Abstract

With the aging population and thus rising numbers of orthopedic implants (OIs), metal artifacts (MAs) increasingly pose a problem for computed tomography (CT) examinations. In the study presented here, different MA reduction techniques (iterative metal artifact reduction software [iMAR], tin prefilter technique, and dual-energy CT [DECT]) were compared. Four human cadaver pelvises with OIs were scanned on a third-generation DECT scanner using tin prefilter (Sn), dual-energy (DE), and conventional protocols. Virtual monoenergetic CT images were generated from DE data sets. Postprocessing of CT images was performed using iMAR. Qualitative (bony structures, MA, image noise) image analysis using a 6-point Likert scale and quantitative image analysis (contrast-to-noise ratio, standard deviation of background noise) were performed by 2 observers. Statistical testing was performed using Friedman test with Nemenyi test as a post hoc test. The iMAR Sn 150 kV protocol provided the best overall assessability of bony structures and the lowest subjective image noise.
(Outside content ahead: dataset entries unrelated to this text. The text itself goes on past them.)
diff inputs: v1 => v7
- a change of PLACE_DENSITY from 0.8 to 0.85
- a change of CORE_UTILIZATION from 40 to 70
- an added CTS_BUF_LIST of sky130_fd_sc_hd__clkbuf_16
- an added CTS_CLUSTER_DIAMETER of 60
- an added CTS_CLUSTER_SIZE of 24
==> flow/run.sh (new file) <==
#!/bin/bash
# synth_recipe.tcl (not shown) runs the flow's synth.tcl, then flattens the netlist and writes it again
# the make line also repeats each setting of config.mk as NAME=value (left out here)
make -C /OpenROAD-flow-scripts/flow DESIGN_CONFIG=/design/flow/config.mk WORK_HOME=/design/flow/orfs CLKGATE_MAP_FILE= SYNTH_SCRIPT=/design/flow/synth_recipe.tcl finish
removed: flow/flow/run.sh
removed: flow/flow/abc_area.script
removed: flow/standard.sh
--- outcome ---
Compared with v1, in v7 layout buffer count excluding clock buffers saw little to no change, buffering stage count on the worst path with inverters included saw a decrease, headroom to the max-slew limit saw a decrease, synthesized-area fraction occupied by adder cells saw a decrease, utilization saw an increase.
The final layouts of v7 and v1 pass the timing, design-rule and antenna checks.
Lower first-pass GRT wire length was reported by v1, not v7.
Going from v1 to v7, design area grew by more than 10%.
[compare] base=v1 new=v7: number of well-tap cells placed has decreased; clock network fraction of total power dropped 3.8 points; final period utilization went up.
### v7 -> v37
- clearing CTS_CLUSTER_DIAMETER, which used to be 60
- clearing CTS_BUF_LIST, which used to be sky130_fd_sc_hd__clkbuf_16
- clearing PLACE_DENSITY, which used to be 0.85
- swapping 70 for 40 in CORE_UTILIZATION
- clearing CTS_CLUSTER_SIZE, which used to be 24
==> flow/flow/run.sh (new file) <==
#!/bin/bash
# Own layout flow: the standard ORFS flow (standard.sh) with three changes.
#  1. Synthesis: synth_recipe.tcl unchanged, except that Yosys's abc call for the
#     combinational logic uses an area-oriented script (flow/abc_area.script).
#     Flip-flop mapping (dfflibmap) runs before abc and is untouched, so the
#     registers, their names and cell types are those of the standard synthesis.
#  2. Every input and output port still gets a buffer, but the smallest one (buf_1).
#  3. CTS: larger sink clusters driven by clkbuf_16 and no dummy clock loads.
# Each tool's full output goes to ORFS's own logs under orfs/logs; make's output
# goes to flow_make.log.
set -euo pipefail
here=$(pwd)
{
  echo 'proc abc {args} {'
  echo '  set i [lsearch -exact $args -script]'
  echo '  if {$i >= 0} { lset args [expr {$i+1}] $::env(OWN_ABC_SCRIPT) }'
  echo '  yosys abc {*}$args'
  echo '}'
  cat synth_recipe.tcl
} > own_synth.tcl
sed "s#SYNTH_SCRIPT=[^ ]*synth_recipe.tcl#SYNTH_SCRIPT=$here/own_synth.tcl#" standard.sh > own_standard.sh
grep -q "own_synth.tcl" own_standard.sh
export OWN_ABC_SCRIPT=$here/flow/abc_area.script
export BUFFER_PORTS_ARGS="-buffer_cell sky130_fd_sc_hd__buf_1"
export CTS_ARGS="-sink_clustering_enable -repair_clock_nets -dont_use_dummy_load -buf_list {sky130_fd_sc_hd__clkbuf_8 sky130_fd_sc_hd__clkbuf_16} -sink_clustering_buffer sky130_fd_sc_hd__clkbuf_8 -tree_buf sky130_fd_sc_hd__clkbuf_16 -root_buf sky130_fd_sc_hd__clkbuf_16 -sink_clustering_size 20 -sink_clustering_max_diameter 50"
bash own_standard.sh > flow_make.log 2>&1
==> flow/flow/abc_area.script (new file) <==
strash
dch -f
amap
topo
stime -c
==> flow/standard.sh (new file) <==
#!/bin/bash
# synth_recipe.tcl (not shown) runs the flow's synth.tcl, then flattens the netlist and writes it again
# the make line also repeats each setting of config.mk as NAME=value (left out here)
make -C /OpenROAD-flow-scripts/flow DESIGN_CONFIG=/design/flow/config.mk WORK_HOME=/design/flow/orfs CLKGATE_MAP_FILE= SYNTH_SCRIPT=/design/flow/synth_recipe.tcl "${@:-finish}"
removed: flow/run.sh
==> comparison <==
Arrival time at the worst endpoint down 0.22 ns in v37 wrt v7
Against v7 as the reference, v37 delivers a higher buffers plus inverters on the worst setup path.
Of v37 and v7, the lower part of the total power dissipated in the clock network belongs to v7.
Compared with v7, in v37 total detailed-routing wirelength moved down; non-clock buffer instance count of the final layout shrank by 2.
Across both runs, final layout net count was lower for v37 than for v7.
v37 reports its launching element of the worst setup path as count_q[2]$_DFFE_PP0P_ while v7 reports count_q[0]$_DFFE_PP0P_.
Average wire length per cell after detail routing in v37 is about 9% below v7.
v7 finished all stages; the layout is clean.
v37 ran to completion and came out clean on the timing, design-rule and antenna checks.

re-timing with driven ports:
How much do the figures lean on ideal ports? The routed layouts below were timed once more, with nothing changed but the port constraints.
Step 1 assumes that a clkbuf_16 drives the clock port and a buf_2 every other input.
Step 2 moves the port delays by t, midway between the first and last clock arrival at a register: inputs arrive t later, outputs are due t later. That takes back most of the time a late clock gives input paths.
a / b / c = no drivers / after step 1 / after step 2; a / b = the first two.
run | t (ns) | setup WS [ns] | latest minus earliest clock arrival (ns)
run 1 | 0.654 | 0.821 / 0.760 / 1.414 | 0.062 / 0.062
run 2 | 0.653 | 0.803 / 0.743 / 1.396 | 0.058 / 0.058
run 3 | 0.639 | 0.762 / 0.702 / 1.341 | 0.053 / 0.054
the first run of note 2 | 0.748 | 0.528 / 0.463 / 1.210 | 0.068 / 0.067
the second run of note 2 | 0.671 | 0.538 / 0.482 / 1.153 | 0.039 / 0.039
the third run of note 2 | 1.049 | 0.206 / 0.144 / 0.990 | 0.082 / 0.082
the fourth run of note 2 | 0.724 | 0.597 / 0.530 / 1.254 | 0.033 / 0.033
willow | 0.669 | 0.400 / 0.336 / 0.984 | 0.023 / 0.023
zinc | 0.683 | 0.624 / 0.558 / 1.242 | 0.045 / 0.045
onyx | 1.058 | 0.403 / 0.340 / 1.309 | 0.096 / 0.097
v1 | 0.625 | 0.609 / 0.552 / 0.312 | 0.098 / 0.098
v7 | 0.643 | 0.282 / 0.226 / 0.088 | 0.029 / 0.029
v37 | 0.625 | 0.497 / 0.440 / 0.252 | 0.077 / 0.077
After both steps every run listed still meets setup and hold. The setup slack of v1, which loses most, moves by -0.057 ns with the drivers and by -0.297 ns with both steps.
Context: an optimization exercise on an open-source flow, tuned for small area and a short achievable clock period. The choices shown serve that exercise and are no tape-out recipe. Only simulation tests tie the RTL to the original design; equivalence was not proved. No activity file was given, so power comes from the tool's default toggle rates.

$ cat flow/design.v
package step_pkg;
  localparam int STEP_AXES = 4;
endpackage
module step_csr
(
  input  logic        rst,
  input  logic [7:0]  address,
  input  logic [31:0] writedata,
  input  logic        write,
  input  logic        read,
  output logic [3:0]  per_w,
  output logic [3:0]  per_k,
  output logic [3:0]  pul_w,
  output logic [3:0]  pul_k,
  output logic [3:0]  dir_w,
  output logic [3:0]  dir_k,
  output logic [3:0]  stop_nx,   
  output logic [3:0]  go_nx,
  output logic        err_nx,    
  output logic        wd_zero,   
  output logic        wd_hi,     
  output logic        rd_hold,   
  output logic        rd_err,    
  output logic [3:0]  rd_st,
  output logic [3:0]  rd_cnt,
  output logic [3:0]  rd_per,
  output logic [3:0]  rd_pul,
  output logic [3:0]  rd_dir
);
  logic [3:0] page;
  logic [3:0] off;
  logic       wr_ok;
  logic       rd_go;
  assign page  = address[7:4];
  assign off   = address[3:0];
  assign wr_ok = ~rst & write;
  assign rd_go = ~rst & read & ~write;
  assign wd_hi   = |writedata[31:1];
  assign wd_zero = ~wd_hi & ~writedata[0];
  assign err_nx  = write & ~((page[3:2] == 2'b00) &&
                             ((off == 4'd0) || (off == 4'd5) ||
                              (off == 4'd6) || (off == 4'd7)));
  assign rd_hold = ~rst & ~(read & ~write);
  assign rd_err  = rd_go & (page == 4'd15) & (off == 4'd0);
  always_comb
    for (int i = 0; i < 4; i++)
    begin
      per_w[i]   = wr_ok & (page == 4'(i)) & (off == 4'd5);
      per_k[i]   = ~rst & ~(write & (page == 4'(i)) & (off == 4'd5));
      pul_w[i]   = wr_ok & (page == 4'(i)) & (off == 4'd6);
      pul_k[i]   = ~rst & ~(write & (page == 4'(i)) & (off == 4'd6));
      dir_w[i]   = wr_ok & (page == 4'(i)) & (off == 4'd7);
      dir_k[i]   = ~rst & ~(write & (page == 4'(i)) & (off == 4'd7));
      stop_nx[i] = wr_ok & (page == 4'(i)) & (off == 4'd0) & writedata[0];
      go_nx[i]   = wr_ok & (page == 4'(i)) & (off == 4'd0) &
                   (writedata[1] | writedata[2]);
      rd_st[i]   = rd_go & (page == 4'(i)) & (off == 4'd2);
      rd_cnt[i]  = rd_go & (page == 4'(i)) & (off == 4'd4);
      rd_per[i]  = rd_go & (page == 4'(i)) & (off == 4'd5);
      rd_pul[i]  = rd_go & (page == 4'(i)) & (off == 4'd6);
      rd_dir[i]  = rd_go & (page == 4'(i)) & (off == 4'd7);
    end
endmodule
module step_hold32
(
  input  logic        clk,
  input  logic        ld,
  input  logic        kp,
  input  logic [31:0] d,
  output logic [31:0] nx,
  output logic [31:0] q
);
  assign nx = ({32{ld}} & d) | ({32{kp}} & q);
  always_ff @(posedge clk)
    q <= nx;
endmodule
import step_pkg::*;
module step_axis
(
  input  logic        clk,
  input  logic        rst,
  input  logic [31:0] wd,        
  input  logic        wd_zero,   
  input  logic        wd_hi,     
  input  logic        per_w,     
  input  logic        per_k,     
  input  logic        pul_w,
  input  logic        pul_k,
  input  logic        dir_w,
  input  logic        dir_k,
  input  logic        stop,      
  input  logic        go,        
  input  logic        go_free,   
  output logic [1:0]  state,
  output logic [31:0] count,
  output logic [31:0] period,
  output logic [31:0] pulses,
  output logic        cfg_dir,
  output logic        step,
  output logic        dir,
  output logic        enable
);
  function automatic logic [31:0] inc32(input logic [31:0] a);
    logic [7:0] ga;
    logic [7:0] ci;
    for (int j = 0; j < 8; j++)
      ga[j] = &a[4*j +: 4];
    ci[0] = 1'b1;
    for (int j = 1; j < 8; j++)
      ci[j] = ci[j-1] & ga[j-1];
    for (int j = 0; j < 8; j++)
    begin
      inc32[4*j]   = a[4*j]   ^ ci[j];
      inc32[4*j+1] = a[4*j+1] ^ (ci[j] & a[4*j]);
      inc32[4*j+2] = a[4*j+2] ^ (ci[j] & a[4*j] & a[4*j+1]);
      inc32[4*j+3] = a[4*j+3] ^ (ci[j] & a[4*j] & a[4*j+1] & a[4*j+2]);
    end
  endfunction
  function automatic logic ge32(input logic [31:0] a, input logic [31:0] b);
    logic [31:0] g, p, gn, pn;
    for (int i = 0; i < 32; i++)
    begin
      g[i] = a[i] & ~b[i];
      p[i] = ~(a[i] ^ b[i]);
    end
    g[0] = g[0] | p[0];
    p[0] = 1'b0;
    for (int s = 1; s < 32; s = s * 2)
    begin
      gn = g;
      pn = p;
      for (int i = 0; i < 32; i++)
        if ((i / s) % 2 == 1)
        begin
          gn[i] = g[i] | (p[i] & g[(i / s) * s - 1]);
          pn[i] = p[i] & p[(i / s) * s - 1];
        end
      g = gn;
      p = pn;
    end
    ge32 = g[31];
  endfunction
  logic        s_free;    
  logic        s_cnt;     
  logic [31:0] t_nx;      
  logic        per_hi;    
  logic        pul_zero;  
  logic        last;      
  logic        step_q;
  logic        idle;
  logic        entry;
  logic        nx_free;
  logic        nx_cnt;
  logic [31:0] period_d;
  logic [31:0] pulses_d;
  logic        per_hi_d;
  logic [31:0] t_inc;
  logic [31:0] c_inc;
  logic        t_run;     
  logic        t_eq;
  assign idle  = ~(s_free | s_cnt);
  assign entry = idle & go;
  assign nx_free = (entry & go_free) | (s_free & ~stop);
  assign nx_cnt  = (entry & ~go_free) |
                   (s_cnt & ~stop & ~pul_zero & ~(step_q & last));
  assign enable = nx_free | nx_cnt;
  assign step   = step_q;
  step_hold32 u_period (.clk(clk), .ld(per_w), .kp(per_k), .d(wd), .nx(period_d), .q(period));
  step_hold32 u_pulses (.clk(clk), .ld(pul_w), .kp(pul_k), .d(wd), .nx(pulses_d), .q(pulses));
  assign per_hi_d = (per_w & wd_hi) | (per_k & per_hi);
  assign t_inc = inc32(t_nx);
  assign c_inc = inc32(count);
  assign t_run = ~rst & ~step_q & ((s_free & ~stop) | (s_cnt & ~stop & ~pul_zero));
  assign t_eq = (t_nx[31:2] == period_d[31:2]) &
                (t_nx[1] == (period_d[1] | ~per_hi_d)) &
                (t_nx[0] == (period_d[0] & per_hi_d));
  logic cnt_s, cnt_k;
  assign cnt_s = ~(rst | entry) & step_q;
  assign cnt_k = ~(rst | entry) & ~step_q;
  step_hold32 u_count (.clk(clk), .ld(cnt_s), .kp(cnt_k), .d(c_inc), .nx(), .q(count));
  always_ff @(posedge clk)
  begin
    per_hi   <= per_hi_d;
    pul_zero <= ~(pul_w | pul_k) | (pul_w & wd_zero) | (pul_k & pul_zero);
    cfg_dir  <= (dir_w & wd[0]) | (dir_k & cfg_dir);
    s_free   <= ~rst & nx_free;
    s_cnt    <= ~rst & nx_cnt;
    step_q   <= t_run & t_eq;
    last     <= ge32(c_inc, pulses_d);
    if (idle)
      t_nx <= 32'd1;
    else if (step_q)
      t_nx <= 32'd2;
    else
      t_nx <= t_inc;
    if (rst)
      dir <= 1'b0;
    else if (entry)
      dir <= cfg_dir;
  end
  assign state = {s_cnt, s_free};
endmodule
module step_readback
(
  input  logic              clk,
  input  logic              hold,
  input  logic [11:0]       sel,    
  input  logic [11:0][31:0] word,
  input  logic [1:0]        low,    
  output logic [31:0]       q
);
  logic [31:0] nx;
  always_comb
  begin
    nx = ({32{hold}} & q) | {30'd0, low};
    for (int k = 0; k < 12; k++)
      nx = nx | ({32{sel[k]}} & word[k]);
  end
  always_ff @(posedge clk)
    q <= nx;
endmodule
import step_pkg::*;
module step_top
(
  input  logic                      clk,
  input  logic                      rst,
  input  logic [7:0]                address,
  input  logic [31:0]               writedata,
  input  logic                      write,
  input  logic                      read,
  output logic [31:0]               readdata,
  output logic [4-1:0] step,
  output logic [4-1:0] dir,
  output logic [4-1:0] enable
);
  logic [3:0] per_w, per_k, pul_w, pul_k, dir_w, dir_k;
  logic [3:0] stop_nx, go_nx;
  logic       err_nx;
  logic       wd_zero;
  logic       wd_hi;
  logic       rd_hold;
  logic       rd_err;
  logic [3:0] rd_st, rd_cnt, rd_per, rd_pul, rd_dir;
  logic       wr_err;
  logic [3:0] c_stop;
  logic [3:0] c_go;       
  logic       c_free;     
  logic [3:0][1:0]  st;
  logic [3:0][31:0] cnt;
  logic [3:0][31:0] per;
  logic [3:0][31:0] pul;
  logic [3:0]       cdir;
  step_csr u_csr
  (
    .rst       (rst),
    .address   (address),
    .writedata (writedata),
    .write     (write),
    .read      (read),
    .per_w     (per_w),
    .per_k     (per_k),
    .pul_w     (pul_w),
    .pul_k     (pul_k),
    .dir_w     (dir_w),
    .dir_k     (dir_k),
    .stop_nx   (stop_nx),
    .go_nx     (go_nx),
    .err_nx    (err_nx),
    .wd_zero   (wd_zero),
    .wd_hi     (wd_hi),
    .rd_hold   (rd_hold),
    .rd_err    (rd_err),
    .rd_st     (rd_st),
    .rd_cnt    (rd_cnt),
    .rd_per    (rd_per),
    .rd_pul    (rd_pul),
    .rd_dir    (rd_dir)
  );
  always_ff @(posedge clk)
  begin
    wr_err <= ~rst & (wr_err | err_nx);
    c_free <= writedata[1];
    c_stop <= stop_nx;
    c_go   <= go_nx;
  end
  for (genvar i = 0; i < 4; i++)
  begin : g_axis
    step_axis u_axis
    (
      .clk     (clk),
      .rst     (rst),
      .wd      (writedata),
      .wd_zero (wd_zero),
      .wd_hi   (wd_hi),
      .per_w   (per_w[i]),
      .per_k   (per_k[i]),
      .pul_w   (pul_w[i]),
      .pul_k   (pul_k[i]),
      .dir_w   (dir_w[i]),
      .dir_k   (dir_k[i]),
      .stop    (c_stop[i]),
      .go      (c_go[i]),
      .go_free (c_free),
      .state   (st[i]),
      .count   (cnt[i]),
      .period  (per[i]),
      .pulses  (pul[i]),
      .cfg_dir (cdir[i]),
      .step    (step[i]),
      .dir     (dir[i]),
      .enable  (enable[i])
    );
  end
  logic [11:0]       rsel;
  logic [11:0][31:0] rword;
  logic [1:0]        rlow;
  always_comb
  begin
    rlow = {1'b0, rd_err & wr_err};
    for (int i = 0; i < 4; i++)
    begin
      rsel[3*i]    = rd_cnt[i];
      rsel[3*i+1]  = rd_per[i];
      rsel[3*i+2]  = rd_pul[i];
      rword[3*i]   = cnt[i];
      rword[3*i+1] = per[i];
      rword[3*i+2] = pul[i];
      rlow = rlow | ({2{rd_st[i]}} & st[i]) | {1'b0, rd_dir[i] & cdir[i]};
    end
  end
  step_readback u_rd (.clk(clk), .hold(rd_hold), .sel(rsel), .word(rword), .low(rlow), .q(readdata));
endmodule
The iMAR DE protocol and virtual monochromatic image (VMI) ± iMAR achieved the most effective metal artifact reduction (MAR) (P < 0.05 compared with conventional protocols). Bony structures were rated worse in VMI ± iMAR (P < 0.05) than in tin prefilter protocols ± iMAR. The DE protocol ± iMAR had the lowest contrast-to-noise ratio (P < 0.05 compared with iMAR standard) and the highest image noise (P < 0.05 compared with iMAR VMI). The iMAR reduced MA very efficiently. When considering MAR and image quality, the iMAR Sn 150 kV protocol performed best overall in CT images with OI. The iMAR generated new artifacts that impaired image quality. The DECT/VMI reduced MA best, but experienced from a lack of resolution of bony fine structures.